Lydian and I have spent several hours with an online Arabic instructor, named Mona who is trying to help us make lesser fools of ourselves as we communicate with others about the most basic things like where we live and how much our groceries cost. Mostly here in Tunisia, we’ve encountered people who speak too fast or too “French”; people who are too busy or uninterested during our short encounters to wait for us to slowly and awkwardly say, “How are you?”. Often, in desperate attempts to communicate quickly Lydian and I resort to a hybrid of French and Arabic that we call “Fr-arabic”. And sometimes, when things get really out of control, we just start using words that don’t mean anything at all.
The process of acquiring a new language is filled with experiences of being loved and accepted, hated and rejected. As children, we’re praised for using the right words, saying them properly, saying them at the right time. We’re scolded for saying “bad” words, interrupting conversations or for broaching topics that are considered taboo. Our cultural beliefs and social norms are embedded within our language. Language, after all, only happens within a social context.
For me, learning the words in a foreign language is easy. Suffering the rejection that goes along with saying the words improperly or in the wrong order over and over again is hard. In English, I’m outspoken, but in places where I have to speak Spanish, Nepali, French, Arabic, or whatever I’m shy, if not downright reclusive at times. It’s embarrassing to be mute, but even more embarrassing to say the wrong thing in the wrong way.

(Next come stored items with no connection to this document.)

===== config.mk =====
export PLATFORM = sky130hd
export DESIGN_NAME = ffmd_event_flags
export DESIGN_NICKNAME = d
export VERILOG_FILES = /design/src/pkg/ffmd_pkg.sv /design/src/hw/ffmd_axis_compare.sv /design/src/hw/ffmd_event_flags.sv
export SDC_FILE = /design/constraint.sdc
export NUM_CORES = 1
export LEC_CHECK = 0
export BUFFER_PORTS_ARGS = -buffer_cell sky130_fd_sc_hd__buf_2
export CORE_MARGIN = 4
export CORE_UTILIZATION = 29
export DETAILED_ROUTE_END_ITERATION = 16
export GPL_TIMING_DRIVEN = 0
export PLACE_DENSITY = 0.43
export SYNTH_ARGS = -nofsm -noshare
export SYNTH_HDL_FRONTEND = slang
export SYNTH_SLANG_ARGS = --single-unit

===== constraint.sdc =====
create_clock -name clock -period 6 [get_ports clock]
set_input_delay 1.2 -clock clock [delete_from_list [all_inputs] [get_ports clock]]
set_output_delay 1.2 -clock clock [all_outputs]
set_load 0.02 [all_outputs]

I have outstanding moments when I speak in a foreign language and someone understands me. I congratulate myself. Sometimes Lydi and John will congratulate me too (and vice versa, of course). And then suddenly, milli-moments later, I’m humiliated and people are laughing at me. They’re laughing “at” me because most of the time I don’t have any idea what I said that was funny or wrong. In fact, in the early stages of learning, I don’t even have the words to ask about it. I can seem super-intelligent to myself in one moment, and a little delayed and maybe even a hopeless cause the next.

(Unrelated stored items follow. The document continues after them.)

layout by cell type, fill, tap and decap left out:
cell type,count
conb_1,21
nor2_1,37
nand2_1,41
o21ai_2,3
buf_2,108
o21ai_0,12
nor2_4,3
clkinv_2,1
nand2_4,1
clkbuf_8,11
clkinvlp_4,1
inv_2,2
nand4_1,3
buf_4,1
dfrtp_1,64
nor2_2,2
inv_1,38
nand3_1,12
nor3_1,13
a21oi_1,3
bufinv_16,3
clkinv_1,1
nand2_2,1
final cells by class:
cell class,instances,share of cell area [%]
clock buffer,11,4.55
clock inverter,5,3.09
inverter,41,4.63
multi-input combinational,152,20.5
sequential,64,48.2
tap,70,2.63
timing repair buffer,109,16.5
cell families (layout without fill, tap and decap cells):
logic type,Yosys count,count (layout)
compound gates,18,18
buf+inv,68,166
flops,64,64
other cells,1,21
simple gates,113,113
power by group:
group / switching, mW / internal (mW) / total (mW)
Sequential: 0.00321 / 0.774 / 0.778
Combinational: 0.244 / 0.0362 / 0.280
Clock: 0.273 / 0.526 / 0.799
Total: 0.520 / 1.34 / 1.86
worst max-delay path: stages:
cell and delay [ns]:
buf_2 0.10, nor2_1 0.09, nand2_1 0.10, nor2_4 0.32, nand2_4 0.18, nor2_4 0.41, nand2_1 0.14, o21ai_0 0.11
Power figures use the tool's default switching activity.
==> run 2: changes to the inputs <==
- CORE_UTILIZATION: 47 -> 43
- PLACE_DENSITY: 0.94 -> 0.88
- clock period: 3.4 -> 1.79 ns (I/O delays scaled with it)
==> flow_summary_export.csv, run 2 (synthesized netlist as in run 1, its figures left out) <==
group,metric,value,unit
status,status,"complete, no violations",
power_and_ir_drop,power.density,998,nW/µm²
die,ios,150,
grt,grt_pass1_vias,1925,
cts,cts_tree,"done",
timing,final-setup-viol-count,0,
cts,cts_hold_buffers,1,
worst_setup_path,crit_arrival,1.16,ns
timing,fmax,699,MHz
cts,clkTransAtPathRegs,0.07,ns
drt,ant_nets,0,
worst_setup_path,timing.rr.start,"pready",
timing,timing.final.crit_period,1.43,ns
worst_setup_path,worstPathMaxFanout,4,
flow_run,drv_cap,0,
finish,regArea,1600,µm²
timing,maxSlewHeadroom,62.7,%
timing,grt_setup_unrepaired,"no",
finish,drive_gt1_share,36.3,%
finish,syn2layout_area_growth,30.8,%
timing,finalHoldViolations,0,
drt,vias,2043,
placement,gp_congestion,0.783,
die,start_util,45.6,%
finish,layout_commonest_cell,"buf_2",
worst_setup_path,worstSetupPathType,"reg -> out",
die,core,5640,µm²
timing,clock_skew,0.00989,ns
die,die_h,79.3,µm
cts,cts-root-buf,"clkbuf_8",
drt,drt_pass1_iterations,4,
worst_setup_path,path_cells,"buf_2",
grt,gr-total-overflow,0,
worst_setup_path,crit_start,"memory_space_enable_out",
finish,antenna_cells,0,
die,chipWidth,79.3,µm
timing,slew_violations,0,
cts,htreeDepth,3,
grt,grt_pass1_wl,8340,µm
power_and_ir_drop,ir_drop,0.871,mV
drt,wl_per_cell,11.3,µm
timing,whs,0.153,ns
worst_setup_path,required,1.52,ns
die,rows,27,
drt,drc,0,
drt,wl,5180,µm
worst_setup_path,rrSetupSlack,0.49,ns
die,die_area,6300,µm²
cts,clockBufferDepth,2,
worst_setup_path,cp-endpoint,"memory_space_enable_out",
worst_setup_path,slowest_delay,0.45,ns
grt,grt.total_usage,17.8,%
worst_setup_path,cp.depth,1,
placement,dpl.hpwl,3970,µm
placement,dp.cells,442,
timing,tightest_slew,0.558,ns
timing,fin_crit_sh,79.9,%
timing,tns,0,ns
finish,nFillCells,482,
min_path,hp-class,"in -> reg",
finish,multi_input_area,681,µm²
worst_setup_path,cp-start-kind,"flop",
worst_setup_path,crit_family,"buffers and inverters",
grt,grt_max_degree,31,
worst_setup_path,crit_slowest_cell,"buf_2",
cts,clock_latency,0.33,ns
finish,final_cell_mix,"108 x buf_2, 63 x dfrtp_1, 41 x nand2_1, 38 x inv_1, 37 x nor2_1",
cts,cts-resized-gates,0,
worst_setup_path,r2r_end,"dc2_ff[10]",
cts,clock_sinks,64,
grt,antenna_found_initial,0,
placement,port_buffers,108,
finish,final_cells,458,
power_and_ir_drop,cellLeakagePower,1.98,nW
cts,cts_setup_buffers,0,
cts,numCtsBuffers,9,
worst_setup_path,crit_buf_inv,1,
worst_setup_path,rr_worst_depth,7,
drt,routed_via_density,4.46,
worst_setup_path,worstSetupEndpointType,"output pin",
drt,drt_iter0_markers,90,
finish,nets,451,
<file path="config.mk">
export PLATFORM = sky130hd
export DESIGN_NAME = privilege_flag_guard
export DESIGN_NICKNAME = d
export VERILOG_FILES = /design/src/verilog/guard_pkg.sv /design/src/verilog/guard_check.sv /design/src/verilog/privilege_flag_guard.sv
export SDC_FILE = /design/constraint.sdc
export NUM_CORES = 1
export LEC_CHECK = 0
export BUFFER_PORTS_ARGS = -buffer_cell sky130_fd_sc_hd__buf_2
export CORE_MARGIN = 5
export CORE_UTILIZATION = 50
export DETAILED_ROUTE_END_ITERATION = 8
export PLACE_DENSITY = 0.76
export SLEW_MARGIN = 30
export SYNTH_ARGS = -nofsm -noshare
export SYNTH_HDL_FRONTEND = slang
export SYNTH_HIERARCHICAL = 1
export SYNTH_SLANG_ARGS = --single-unit
</file>
<file path="constraint.sdc">
create_clock -name clk -period 1.89 [get_ports clk]
set_input_delay 0.378 -clock clk [delete_from_list [all_inputs] [get_ports clk]]
set_output_delay 0.378 -clock clk [all_outputs]
set_load 0.02 [all_outputs]
</file>
--- src/core/cmpmx_pkg.sv ---
// Package of constants and types for the comparator control block.
package cmpmx_pkg;

  // ----------------------------------------------------------------
  // Bus geometry
  // ----------------------------------------------------------------
  localparam int unsigned CMPMX_ADDR_W = 8;
  localparam int unsigned CMPMX_DATA_W = 32;

  // ----------------------------------------------------------------
  // Register byte offsets
  // ----------------------------------------------------------------
  localparam logic [7:0] CMPMX_OFS_CTRL_STATUS = 8'h00; // comparator_control_status
  localparam logic [7:0] CMPMX_OFS_CTRL_SECOND = 8'h04; // comparator_control_second
  localparam logic [7:0] CMPMX_OFS_IRQ_STATUS = 8'h08; // Sticky event status, read only.
  localparam logic [7:0] CMPMX_OFS_IRQ_CLEAR = 8'h0c; // Write one to clear, reads zero.
  localparam logic [7:0] CMPMX_OFS_IRQ_ENABLE = 8'h10; // Interrupt enable mask.

  // ----------------------------------------------------------------
  // Field positions of comparator_control_status
  // ----------------------------------------------------------------
  localparam int unsigned CMPMX_BIT_POWER_OFF = 7;
  localparam int unsigned CMPMX_BIT_REF_POS = 6;
  localparam int unsigned CMPMX_BIT_RESULT = 5;
  localparam int unsigned CMPMX_BIT_EVENT = 4;
  localparam int unsigned CMPMX_BIT_IRQ_EN = 3;
  localparam int unsigned CMPMX_BIT_MUX_EN = 2;
  localparam int unsigned CMPMX_BIT_EDGE_HI = 1;
  localparam int unsigned CMPMX_BIT_EDGE_LO = 0;

  // Field of comparator_control_second and of the interrupt registers.
  localparam int unsigned CMPMX_PAIR_MSB = 2;
  localparam int unsigned CMPMX_BIT_IRQ_EVENT = 0;

  // ----------------------------------------------------------------
  // Reset values
  // ----------------------------------------------------------------
  localparam logic [7:0] CMPMX_RST_CTRL_STATUS = 8'h00;
  localparam logic [2:0] CMPMX_RST_PAIR = 3'h0;
  localparam logic CMPMX_RST_IRQ_MASK = 1'b0;

  // ----------------------------------------------------------------
  // Edge modes and input selection codes
  // ----------------------------------------------------------------
  typedef enum logic [1:0] {
    CMPMX_EDGE_TOGGLE = 2'b00,
    CMPMX_EDGE_RESERVED = 2'b01,
    CMPMX_EDGE_FALL = 2'b10,
    CMPMX_EDGE_RISE = 2'b11
  } cmpmx_edge_t;

  // Source codes for the analog input switches.
  localparam logic [1:0] CMPMX_SRC_PIN0 = 2'h0;
  localparam logic [1:0] CMPMX_SRC_PIN1 = 2'h1;
  localparam logic [1:0] CMPMX_SRC_PIN2 = 2'h2;
  localparam logic [1:0] CMPMX_SRC_REF = 2'h3;

endpackage : cmpmx_pkg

Yesterday, I felt good at the end of the day because I said “hello” to someone in Arabic for the first time (as-salaamu-ay-like-um). I uttered the words fluently and spontaneously in response to a man who said “hello” and walked by John and me as we were returning to the apartment from a jog. I’d been avoiding saying “hello” because I wasn’t sure if the Arabic hello that I knew was the ‘right’ one. I’d used it in Morocco with good results, but I knew it meant something about peace, with subtle implications about Islam and possibly God and I didn’t want to seem presumptuous in saying it. I wondered if I would offend certain people, non-Muslims perhaps, by saying it? Should I instead say, “ahlan”, a little word that just means ‘hi’ (I think), but for all I know screams ‘atheist’ in this culture? Words in every language are so full of underlying meanings. I’ve been walking around Tunisia saying “as-seef” whenever I needed to get past someone or say, “excuse me” only to learn later from Mona that I should be saying “as-seef-a”…because I’m a girl. I don’t fully understand the implications of my saying “as-seef” when I should say “as-seef-a” but I did notice that men especially looked at me funny whenever I said it. In my American mind, saying “as-seef” would be roughly equivalent to making a small protest for women’s rights, but I have no way of knowing how Arabic-speaking people really feel about masculine and feminine words. I can’t talk to them about it in Arabic, that’s for sure. All I can do at this stage is try to memorize the rules and stop making an ass out of myself.
Most of the people on the street here in Tunisia seem to be speaking French or maybe they’re just speaking French to me. I can’t tell. But I got my virgin “hello” out of the way and now I can move on to other, more complicated niceties perhaps like “how are you?”